After bumping into a bank and creating a cloud of mud, the confused crocodile swam away with Amos’ camera between its jaws.
Amos said: “It’s very difficult to see the crocs in the water because they’re very well camouflaged and they hide on the side of the bank and it was very dark.
“We saw the croc leave the river bank and get into the water. A few minutes later my safety diver and I went into the water swimming down current looking for it.
“We were slowly moving and searching along the river bank, however, the crocodile had gone into the middle of the river.
“By the time we were close to its residing location the croc was returning. I was in front and Walter was behind me and the crocodile was between the two of us.
“Crocodiles have poor eye sight in the water -they see silhouettes very well because of the high contrast - therefore being on the surface is the danger zone but not underwater.
“As it came between us it hit the bank of the river and created a big cloud of sand - and the croc disappeared, but hit the Go Pro camera by mistake and took it.

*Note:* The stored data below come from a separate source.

What follows belongs to an exercise in optimizing a design on an open flow for small area and a short achievable clock period; a production flow would make more cautious choices.
In this exercise RTL edits were held to simulation tests only and were not proved equivalent to the original.
No activity file was given, so power comes from the tool's default toggle rates.

===== flow/flow/run.sh =====
#!/bin/bash
# The standard layout, except that the port buffers are sky130_fd_sc_hd__buf_2 cells
# (buffer_ports otherwise picks a delay cell, clkdlybuf4s50_1, for every port).
set -euo pipefail
bash standard.sh synth > synth.log 2>&1
bash standard.sh "BUFFER_PORTS_ARGS=-buffer_cell sky130_fd_sc_hd__buf_2" finish > layout.log 2>&1

===== flow/standard.sh =====
#!/bin/bash
# synth_recipe.tcl (not shown) runs the flow's synth.tcl, then flattens the netlist and writes it again
# the make line also repeats each setting of config.mk as NAME=value (left out here)
make -C /OpenROAD-flow-scripts/flow DESIGN_CONFIG=/design/flow/config.mk WORK_HOME=/design/flow/orfs CLKGATE_MAP_FILE= SYNTH_SCRIPT=/design/flow/synth_recipe.tcl "${@:-finish}"

===== flow/config.mk =====
export PLATFORM = sky130hd
export DESIGN_NAME = alu_top
export DESIGN_NICKNAME = alu_top
export VERILOG_FILES = /design/flow/design.v
export SDC_FILE = /design/flow/constraint.sdc
export NUM_CORES = 4
export LEC_CHECK = 0
export CAP_MARGIN = 20
export CORE_MARGIN = 2
export CORE_UTILIZATION = 40
export SLEW_MARGIN = 20
export SYNTH_HIERARCHICAL = 1

===== flow/constraint.sdc =====
create_clock -name core_clock -period 8.0 [get_ports {clk}]
set_input_delay 1.6000 -clock core_clock [delete_from_list [all_inputs] [get_ports {clk}]]
set_output_delay 1.6000 -clock core_clock [all_outputs]
set_load 0.01 [all_outputs]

“The croc’s sensor is along its jaws - as soon as anything touches it, they snap - and that’s what happened here, as the edge of the four feet pole with the GoPro mounted on it touched the croc jaws, in the cloud of dust”
Amos has been leading aquatic diving expeditions for 40 years, and interacts with the biggest aquatic animals in their natural habitats.
Amos said: “We’re diving with these crocodiles because it’s an adventure - we also want to be able to show that with knowledge and life experiences - humans can in fact interact peacefully with crocodiles, when we apply risk management one guest at the time between me as the leader and a safety diver.
Amos and Walter followed the crocodile to clear waters, where it sat with the camera lodged between its teeth.
Amos said: “We were able to get close to it and photograph it safely.
“We tried to dislodge the camera from its jaws - however we were unsuccessful. But we were able to view the it from two or three feet away for 15 minutes in a very peaceful meeting.
“Hopefully someone else will find the camera and bring us the footage.”